As Polanyi said: “Instead of economy being embedded in social relations, social relations are embedded in the economic system.” Or to put it simply, instead of profit serving the needs of people, people came to serve the needs of profit. Polanyi’s optimistic outlook was that through property, welfare and finance regulation — through law — the market could be embedded once again to serve human and social purposes.
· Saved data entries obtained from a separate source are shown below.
<file path="config.mk">
export PLATFORM = sky130hd
export DESIGN_NAME = transform_top
export DESIGN_NICKNAME = d
export VERILOG_FILES = /design/src/design/transform_pkg.sv /design/src/design/transform_top.sv /design/src/design/transform_block_regs.sv /design/src/design/transform_butterfly.sv /design/src/design/transform_dequant.sv /design/src/design/transform_fsm.sv /design/src/design/transform_row_counter.sv
export SDC_FILE = /design/constraint.sdc
export NUM_CORES = 2
export LEC_CHECK = 0
export ABC_AREA = 1
export ABC_CLOCK_PERIOD_IN_PS = 8300
export BUFFER_PORTS_ARGS = -buffer_cell sky130_fd_sc_hd__buf_2
export CORE_MARGIN = 2
export CORE_UTILIZATION = 45
export CTS_BUF_LIST = sky130_fd_sc_hd__clkbuf_4
export DETAILED_ROUTE_END_ITERATION = 10
export HOLD_SLACK_MARGIN = 0.1
export PLACE_DENSITY = 0.71
export SKIP_CTS_REPAIR_TIMING = 1
export SYNTH_ARGS = -nofsm -noshare
export SYNTH_HDL_FRONTEND = slang
export SYNTH_HIERARCHICAL = 1
export SYNTH_SLANG_ARGS = --single-unit
</file>
<file path="constraint.sdc">
create_clock -name clk -period 8.3 [get_ports clk]
set_input_delay 0.83 -clock clk [delete_from_list [all_inputs] [get_ports clk]]
set_output_delay 0.83 -clock clk [all_outputs]
set_load 0.02 [all_outputs]
</file>
<file path="src/design/transform_pkg.sv">
/*
 * Shared definitions for the H.264 luma 4x4 inverse transform.
 * Holds the block geometry, value widths, sequencer states, the
 * zigzag scan map and the flat LevelScale tables.
 */
`default_nettype none

package transform_pkg;

	localparam int BLK_SIZE   = 4;
	localparam int BLK_COEFFS = 16;

	typedef logic signed [11:0] coeff_t;
	typedef logic        [5:0]  qp_t;
	typedef logic        [4:0]  total_coeff_t;
	typedef logic signed [15:0] sample_t;
	typedef logic signed [8:0]  residual_t;
	typedef logic        [1:0]  line_idx_t;

	typedef enum logic [2:0] {
		IDLE,
		DEQUANT,
		ROW_PASS,
		COL_PASS,
		DONE
	} xform_state_t;

	// Scan index to raster index
	localparam logic [3:0] ZIGZAG_TO_RASTER [BLK_COEFFS] = '{
		4'd0, 4'd1, 4'd4, 4'd8, 4'd5, 4'd2, 4'd3, 4'd6,
		4'd9, 4'd12, 4'd13, 4'd10, 4'd7, 4'd11, 4'd14, 4'd15
	};

	// LevelScale by QP mod 6, flat weighting
	localparam logic [4:0] LEVEL_SCALE_EE  [6] = '{5'd10, 5'd11, 5'd13, 5'd14, 5'd16, 5'd18};
	localparam logic [4:0] LEVEL_SCALE_OO  [6] = '{5'd16, 5'd18, 5'd20, 5'd23, 5'd25, 5'd29};
	localparam logic [4:0] LEVEL_SCALE_MIX [6] = '{5'd13, 5'd14, 5'd16, 5'd18, 5'd20, 5'd23};

	localparam sample_t ROUND_OFFSET = 16'sd32;
	localparam int      ROUND_SHIFT  = 6;

	localparam sample_t RESIDUAL_MIN = -16'sd256;
	localparam sample_t RESIDUAL_MAX = 16'sd255;

endpackage

`default_nettype wire
</file>
<file path="src/design/transform_top.sv">
/*
 * Inverse transform for one H.264 luma 4x4 residual block.
 * Dequantizes zigzag-ordered coefficients, runs row and column
 * passes through one shared butterfly and outputs 9-bit residuals.
 */
`timescale 1ns/1ps
`default_nettype none

module transform_top (
	input  logic                        clk,
	input  logic                        rst_n,
	input  logic                        ena,
	input  logic                        start,
	input  transform_pkg::qp_t          qp,
	input  transform_pkg::total_coeff_t total_coeff,
	input  transform_pkg::coeff_t       coeff    [transform_pkg::BLK_COEFFS],
	output transform_pkg::residual_t    residual [transform_pkg::BLK_COEFFS],
	output logic                        valid
);
	import transform_pkg::*;

	logic      load_block;
	logic      clear_block;
	logic      pass_active;
	logic      col_pass;
	logic      final_write;
	line_idx_t line_idx;
	logic      last_line;
	sample_t   dequant  [BLK_COEFFS];
	sample_t   line_rd  [BLK_SIZE];
	sample_t   line_wr  [BLK_SIZE];

	transform_fsm transform_fsm_inst (
		.clk         (clk),
		.rst_n       (rst_n),
		.ena         (ena),
		.start       (start),
		.total_coeff (total_coeff),
		.last_line   (last_line),
		.load_block  (load_block),
		.clear_block (clear_block),
		.pass_active (pass_active),
		.col_pass    (col_pass),
		.final_write (final_write),
		.valid       (valid)
	);

	transform_row_counter transform_row_counter_inst (
		.clk         (clk),
		.rst_n       (rst_n),
		.ena         (ena),
		.pass_active (pass_active),
		.line_idx    (line_idx),
		.last_line   (last_line)
	);

	transform_dequant transform_dequant_inst (
		.qp      (qp),
		.coeff   (coeff),
		.dequant (dequant)
	);

	//------------------------------------------------------------
	// Line loop, block regs through butterfly and back
	//------------------------------------------------------------
	transform_butterfly transform_butterfly_inst (
		.line_in  (line_rd),
		.line_out (line_wr)
	);

	transform_block_regs transform_block_regs_inst (
		.clk         (clk),
		.rst_n       (rst_n),
		.ena         (ena),
		.load_block  (load_block),
		.clear_block (clear_block),
		.pass_active (pass_active),
		.col_pass    (col_pass),
		.final_write (final_write),
		.line_idx    (line_idx),
		.dequant     (dequant),
		.line_wr     (line_wr),
		.line_rd     (line_rd),
		.residual    (residual)
	);

endmodule

`default_nettype wire

</file>
<file path="src/design/transform_block_regs.sv">
/*
 * Working 4x4 block in raster order. Presents one row or column
 * to the butterfly and writes the result back in place, with
 * rounding and clipping on the final column pass.
 */
`timescale 1ns/1ps
`default_nettype none

module transform_block_regs (
	input  logic                     clk,
	input  logic                     rst_n,
	input  logic                     ena,
	input  logic                     load_block,
	input  logic                     clear_block,
	input  logic                     pass_active,
	input  logic                     col_pass,
	input  logic                     final_write,
	input  transform_pkg::line_idx_t line_idx,
	input  transform_pkg::sample_t   dequant  [transform_pkg::BLK_COEFFS],
	input  transform_pkg::sample_t   line_wr  [transform_pkg::BLK_SIZE],
	output transform_pkg::sample_t   line_rd  [transform_pkg::BLK_SIZE],
	output transform_pkg::residual_t residual [transform_pkg::BLK_COEFFS]
);
	import transform_pkg::*;

	sample_t    blk      [BLK_COEFFS];
	logic [3:0] line_pos [BLK_SIZE];
	sample_t    wr_val   [BLK_SIZE];

	function automatic sample_t round_clip(sample_t v);
		sample_t sum;
		sample_t shifted;
		sum     = v + ROUND_OFFSET;
		shifted = sum >>> ROUND_SHIFT;
		if (shifted > RESIDUAL_MAX) begin
			return RESIDUAL_MAX;
		end
		if (shifted < RESIDUAL_MIN) begin
			return RESIDUAL_MIN;
		end
		return shifted;
	endfunction

	//------------------------------------------------------------
	// Line select, row or column
	//------------------------------------------------------------
	always_comb begin
		for (int k = 0; k < BLK_SIZE; k++) begin
			line_pos[k] = col_pass ? {2'(k), line_idx} : {line_idx, 2'(k)};
			line_rd[k]  = blk[line_pos[k]];
			wr_val[k]   = final_write ? round_clip(line_wr[k]) : line_wr[k];
		end
	end

	always_ff @(posedge clk or negedge rst_n) begin
		if (!rst_n) begin
			for (int i = 0; i < BLK_COEFFS; i++) begin
				blk[i] <= '0;
			end
		end else if (ena) begin
			if (clear_block) begin
				for (int i = 0; i < BLK_COEFFS; i++) begin
					blk[i] <= '0;
				end
			end else if (load_block) begin
				blk <= dequant;
			end else if (pass_active) begin
				for (int k = 0; k < BLK_SIZE; k++) begin
					blk[line_pos[k]] <= wr_val[k];
				end
			end
		end
	end

	// Entries already clipped after the final pass
	always_comb begin
		for (int i = 0; i < BLK_COEFFS; i++) begin
			residual[i] = blk[i][8:0];
		end
	end

endmodule

`default_nettype wire

</file>
<file path="src/design/transform_butterfly.sv">
/*
 * H.264 1-D inverse integer transform on four samples.
 * Shared by the row and column passes, purely combinational.
 */
`timescale 1ns/1ps
`default_nettype none

module transform_butterfly (
	input  transform_pkg::sample_t line_in  [transform_pkg::BLK_SIZE],
	output transform_pkg::sample_t line_out [transform_pkg::BLK_SIZE]
);
	import transform_pkg::*;

	sample_t a;
	sample_t b;
	sample_t c;
	sample_t d;
	sample_t e0;
	sample_t e1;
	sample_t e2;
	sample_t e3;

	assign a = line_in[0];
	assign b = line_in[1];
	assign c = line_in[2];
	assign d = line_in[3];

	//------------------------------------------------------------
	// First stage
	//------------------------------------------------------------
	assign e0 = a + c;
	assign e1 = a - c;
	// Odd terms use the half-weight taps
	assign e2 = (b >>> 1) - d;
	assign e3 = b + (d >>> 1);

	//------------------------------------------------------------
	// Second stage
	//------------------------------------------------------------
	assign line_out[0] = e0 + e3;
	assign line_out[1] = e1 + e2;
	assign line_out[2] = e1 - e2;
	assign line_out[3] = e0 - e3;

endmodule

`default_nettype wire

</file>
<file path="src/design/transform_dequant.sv">
/*
 * Inverse zigzag and dequantization. Places each scan-order
 * coefficient at its raster position and scales it by the flat
 * LevelScale entry for QP mod 6, shifted left by QP div 6.
 */
`timescale 1ns/1ps
`default_nettype none

module transform_dequant (
	input  transform_pkg::qp_t     qp,
	input  transform_pkg::coeff_t  coeff   [transform_pkg::BLK_COEFFS],
	output transform_pkg::sample_t dequant [transform_pkg::BLK_COEFFS]
);
	import transform_pkg::*;

	logic [3:0] qp_div;
	logic [2:0] qp_mod;

	assign qp_div = 4'(qp / 6);
	assign qp_mod = 3'(qp % 6);

	//------------------------------------------------------------
	// One scaler per scan position
	//------------------------------------------------------------
	for (genvar i = 0; i < BLK_COEFFS; i++) begin : g_coeff
		localparam logic [3:0] RASTER  = ZIGZAG_TO_RASTER[i];
		localparam bit         ROW_ODD = RASTER[2];
		localparam bit         COL_ODD = RASTER[0];

		logic [4:0] scale;
		sample_t    scaled;

		// Position class picks the table
		always_comb begin
			if (!ROW_ODD && !COL_ODD) begin
				scale = LEVEL_SCALE_EE[qp_mod];
			end else if (ROW_ODD && COL_ODD) begin
				scale = LEVEL_SCALE_OO[qp_mod];
			end else begin
				scale = LEVEL_SCALE_MIX[qp_mod];
			end
		end

		// 16-bit wrap on both multiply and shift
		assign scaled          = sample_t'(coeff[i]) * sample_t'(scale);
		assign dequant[RASTER] = scaled << qp_div;
	end

endmodule

`default_nettype wire

</file>
<file path="src/design/transform_fsm.sv">
/*
 * Transform sequencer. Runs dequant, four row passes, four column
 * passes and done, or takes the zero-block shortcut through a clear.
 */
`timescale 1ns/1ps
`default_nettype none

module transform_fsm (
	input  logic                        clk,
	input  logic                        rst_n,
	input  logic                        ena,
	input  logic                        start,
	input  transform_pkg::total_coeff_t total_coeff,
	input  logic                        last_line,
	output logic                        load_block,
	output logic                        clear_block,
	output logic                        pass_active,
	output logic                        col_pass,
	output logic                        final_write,
	output logic                        valid
);
	import transform_pkg::*;

	xform_state_t state;
	xform_state_t state_next;
	logic         clr_pending;

	always_comb begin
		state_next = state;
		case (state)
			IDLE: begin
				if (start) begin
					state_next = (total_coeff == '0) ? DONE : DEQUANT;
				end
			end
			DEQUANT:  state_next = ROW_PASS;
			ROW_PASS: state_next = last_line ? COL_PASS : ROW_PASS;
			COL_PASS: state_next = last_line ? DONE : COL_PASS;
			// Zero block spends one extra cycle here clearing
			DONE:     state_next = clr_pending ? DONE : IDLE;
			default:  state_next = IDLE;
		endcase
	end

	always_ff @(posedge clk or negedge rst_n) begin
		if (!rst_n) begin
			state       <= IDLE;
			clr_pending <= 1'b0;
		end else if (ena) begin
			state <= state_next;
			if (state == IDLE && start) begin
				clr_pending <= (total_coeff == '0);
			end else if (state == DONE) begin
				clr_pending <= 1'b0;
			end
		end
	end

	//------------------------------------------------------------
	// Control decode
	//------------------------------------------------------------
	// Inputs captured on the start edge
	assign load_block  = (state == IDLE) && start && (total_coeff != '0);
	assign clear_block = (state == DONE) && clr_pending;
	assign pass_active = (state == ROW_PASS) || (state == COL_PASS);
	assign col_pass    = (state == COL_PASS);
	assign final_write = (state == COL_PASS);

	// One pulse on the first enabled cycle of a finished block
	assign valid = (state == DONE) && !clr_pending && ena;

endmodule

`default_nettype wire

</file>
<file path="src/design/transform_row_counter.sv">
/*
 * Line counter for the row and column passes. Steps 0 to 3
 * and wraps, flagging the last line of a pass.
 */
`timescale 1ns/1ps
`default_nettype none

module transform_row_counter (
	input  logic                     clk,
	input  logic                     rst_n,
	input  logic                     ena,
	input  logic                     pass_active,
	output transform_pkg::line_idx_t line_idx,
	output logic                     last_line
);
	import transform_pkg::*;

	always_ff @(posedge clk or negedge rst_n) begin
		if (!rst_n) begin
			line_idx <= '0;
		end else if (ena && pass_active) begin
			// Natural 2-bit wrap sets up the next pass at line 0
			line_idx <= line_idx + 2'd1;
		end
	end

	assign last_line = (line_idx == line_idx_t'(BLK_SIZE - 1));

endmodule

`default_nettype wire

</file>
==> results_dict.tcl <==
set metrics [dict create \
    status "complete, no violations" \
    hpwl_um 265000 \
    final_cell_mix "2,721 x nand2_1, 1,785 x inv_1, 1,341 x nor2_1, 765 x nand3_1, 729 x buf_4" \
    cts_buffers 80 \
    cp-start-kind "flop" \
    finalCritPeriodShare_pct 97.7 \
    crit_cells 41 \
    synthTopCellsByArea "fa_1 16%, nand2_1 15%, inv_1 9.6%" \
    chipWidth_um 398 \
    max_stage_delay_ns 0.51 \
    clkSinkCount 262 \
    synth_top_cell_by_area "fa_1" \
    fin_skew_ns 0.129 \
    fin_nets 13000 \
    start_util_pct 45.3 \
    hold_violations 0 \
    min_to "transform_fsm_inst/clr_pending$_DFFE_PN0P_" \
    grt_max_degree 202 \
    maxCapViolCount 0 \
    clockRootBuffer "clkbuf_4" \
    cp.required_ns 9.03 \
    dieArea_sq_um 158000 \
    ys_ff_latch 262 \
    syn_area_sq_um 69700 \
    rrSetupSlack_ns 0.19 \
    cts-htree-levels 3 \
    min_period_ns 8.11 \
    drc 0 \
    area_growth_pct 12.4 \
    hold_class "in2reg" \
    crit_top_cell "nand2_1" \
    vias_per_cell 5.67 \
    std_cell_rows 144 \
    nFillCells 16100 \
    max_freq_mhz 123 \
    clk_latency_ns 0.97 \
    max-clock-path-buffers 3 \
    crit_type "reg2reg" \
    yosys.cell_types.count 64 \
    critPathCaptureType "flop" \
    crit_buf_inv 8 \
    coreArea_sq_um 154000 \
    reg2reg_depth 41 \
    hold_slack_ns 0.162 \
    path_max_fanout 18 \
    place_inst 13700 \
    wl_per_cell_um 23.6 \
    setup_viol 0 \
    final_cells 13800 \
    antenna_found_initial 42 \
    gr-total-overflow 0 \
    antenna_left 0 \
    cts.reportedPaths.clkPinSlew_ns 0.07 \
    fp.dieH_um 398 \
    yosysWarnings 6 \
    vias 78400 \
    cts_tree "yes" \
    routabilityCongestion 1.13 \
    r2r-end "transform_block_regs_inst/residual[8]$_DFFE_PN0P_" \
    track_usage_pct 40.4 \
    crit_arrival_ns 8.85 \
    slew_violations 0 \
    final_common_cell "nand2_1" \
    firstDrtPassIters 9 \
    worstHoldStart "start" \
    cpMaxStageDelayCell "o21ai_1" \
    layout-drive-gt1-share_pct 12.9 \
    grt_pass1_wl_um 478000 \
    holdPathStages 3 \
    wl_um 326000 \
    dr.first_iter.drc_count 9100 \
    worstMarginPinSlew_ns 1.44 \
    path_delay_family "simple AND/OR/NAND/NOR gates" \
    grt_pass1_vias 74100 \
    r2r_start "transform_fsm_inst/state[0]$_DFFE_PN0P_" \
    port_buffers 351 \
    synth_area_per_cell_sq_um 6.24 \
    syn_inst 11200 \
    io-pin-count 352 \
    synth_top_area_share_pct 15.9 \
    seq_area_frac_synth_pct 9.41 \
    rsz0062_at_grt "false" \
    max_slew_margin_pct 3.68 \
]
## cell families after synthesis
group / Yosys count / share of synthesized area, %
DFF: 262 / 9.41
other: 2 / 0.0108
adders and majority gates: 1085 / 25.4
muxes: 58 / 0.833
and+or+nand+nor: 5255 / 31.3
xor gates and xnor gates: 363 / 4.58
AOI/OAI and AO/OA: 1587 / 13.4
buffers and inverters: 2556 / 15.0
## metal layers
| layer | up-vias | share of wire [%] | GRT usage (%) |
|---|---|---|---|
| met3 | 927 | 11 | 10.3 |
| met2 | 4200 | 42 | 61.0 |
| li1 | 36000 | - | - |
| met1 | 37200 | 40 | 51.6 |
| met5 | - | 0.064 | 0 |
| met4 | 30 | 7.4 | 24.4 |
## registers in the layout, indices dropped and copies added, names as in the netlist
name	flops
transform_row_counter_inst/line_idx	2
transform_block_regs_inst/blk	112
transform_fsm_inst/clr_pending	1
transform_fsm_inst/state	3
transform_block_regs_inst/residual	144
## worst register-to-register path: cells and delay by family, from the launching register on
family	cells	cell delay, ns
AOI/OAI and AO/OA	6	1.57
and+or+nand+nor	23	3.13
DFF	1	0.44
muxes	1	0.33
buffers and inverters	8	1.29
adders and majority gates	3	1.10
## synth_stat cells, drive strengths merged
| master | number |
|---|---|
| dfrtp | 262 |
| a221oi | 3 |
| buf | 369 |
| clkinv | 3 |
| o31ai | 4 |
| o221ai | 2 |
| and2 | 14 |
| o2111ai | 80 |
| nand2 | 2761 |
| nand3b | 4 |
| o211ai | 220 |
| nand3 | 770 |
| ha | 533 |
| conb | 2 |
| nor4 | 14 |
| o21a | 19 |
| o21bai | 46 |
| mux2i | 58 |
| a2111oi | 1 |
| inv | 1837 |
| o31a | 1 |
| a31o | 1 |
| a211oi | 3 |
| xnor2 | 107 |
| xor2 | 256 |
| nand4 | 109 |
| fa | 552 |
| a31oi | 31 |
| clkbuf | 347 |
| or2 | 119 |
| a21boi | 2 |
| a311o | 1 |
| a21oi | 311 |
| nor2 | 1372 |
| nor3 | 87 |
| and3 | 5 |
| o22ai | 25 |
| a21o | 27 |
| o21ai | 810 |
## worst max path at each step
stage,startpoint,endpoint,slack [ns]
after floorplan,qp[4],transform_block_regs_inst/blk[125]$_DFFE_PN0P_,1.53
after global placement,transform_fsm_inst/state[1]$_DFFE_PN0P_,transform_block_regs_inst/residual[125]$_DFFE_PN0P_,0.12
after detailed placement,transform_fsm_inst/state[1]$_DFFE_PN0P_,transform_block_regs_inst/residual[125]$_DFFE_PN0P_,0.12
after CTS,transform_fsm_inst/state[1]$_DFFE_PN0P_,transform_block_regs_inst/residual[125]$_DFFE_PN0P_,-0.0007
after global routing,transform_fsm_inst/state[0]$_DFFE_PN0P_,transform_block_regs_inst/residual[53]$_DFFE_PN0P_,0.006
final,transform_fsm_inst/state[0]$_DFFE_PN0P_,transform_block_regs_inst/residual[8]$_DFFE_PN0P_,0.19
## per-stage QoR
step	TNS (ns)	setup WS (ns)	utilization [%]	cell area, sq um
3_3_place_gp	0	0.121	50.2	77200
5_1_grt	0	0.00583	50.9	78300
6_report	0	0.188	50.9	78400
2_1_floorplan	0	1.53	-	69800
3_5_place_dp	0	0.123	50.2	77200
4_1_cts	-0.000728	-0.000728	50.8	78200
## layout make-up
class / count / area [sq um] / share of cell area, %
Timing Repair Buffer: 1130 / 8230 / 10.5
Antenna cell: 24 / 60.1 / 0.0766
Sequential cell: 262 / 6560 / 8.37
Clock buffer: 105 / 788 / 1.01
Multi-Input combinational cell: 8388 / 53000 / 67.7
Tap cell: 2044 / 2560 / 3.26
Clock inverter: 34 / 201 / 0.257
Inverter: 1840 / 6940 / 8.86
Power is left out: the tool's default activity adds up to more than one toggle a clock period on the data nets, which glitch-free logic cannot reach.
So, from this perspective, law is a tool for lawyers, judges, legislators, and most importantly citizens, to wield against the market, to combat the inequities that it produces in its unfettered wake-both top down and bottom up. And law can be utilized beyond property, welfare, and finance law to other domains. Law can be used towards decommodifying our means of subsistence by guaranteeing access to fundamental resources that are crucial to human life, both top down, by naming things like healthcare, education, and housing (just to name a few) as a right, to which access should be guaranteed, but also from the bottom up, by changing the structure of property and contract entitlements, for instance to allow for simultaneous use of shared resources, and curb unrestricted transfer rights. Law can also be used to reorganize work away from wage labor and towards workers’ ownership, by enacting through legislation the recognition of new legal entities like the Cooperative Corporation or the B Corporation that place non-market values at their center, or bottom up through the creation of workers cooperatives (a rapidly growing movement throughout the world). Law can also be used to alter the structure of intellectual property rights in ways that encourage sharing, collaboration, and innovation, top down by policymakers refusing to create certain kinds of property rights in these resources, but also bottom up through legal innovation and resistance through individuals adopting the Creative Commons license or “copyleft” policy over other proprietary forms of copyright.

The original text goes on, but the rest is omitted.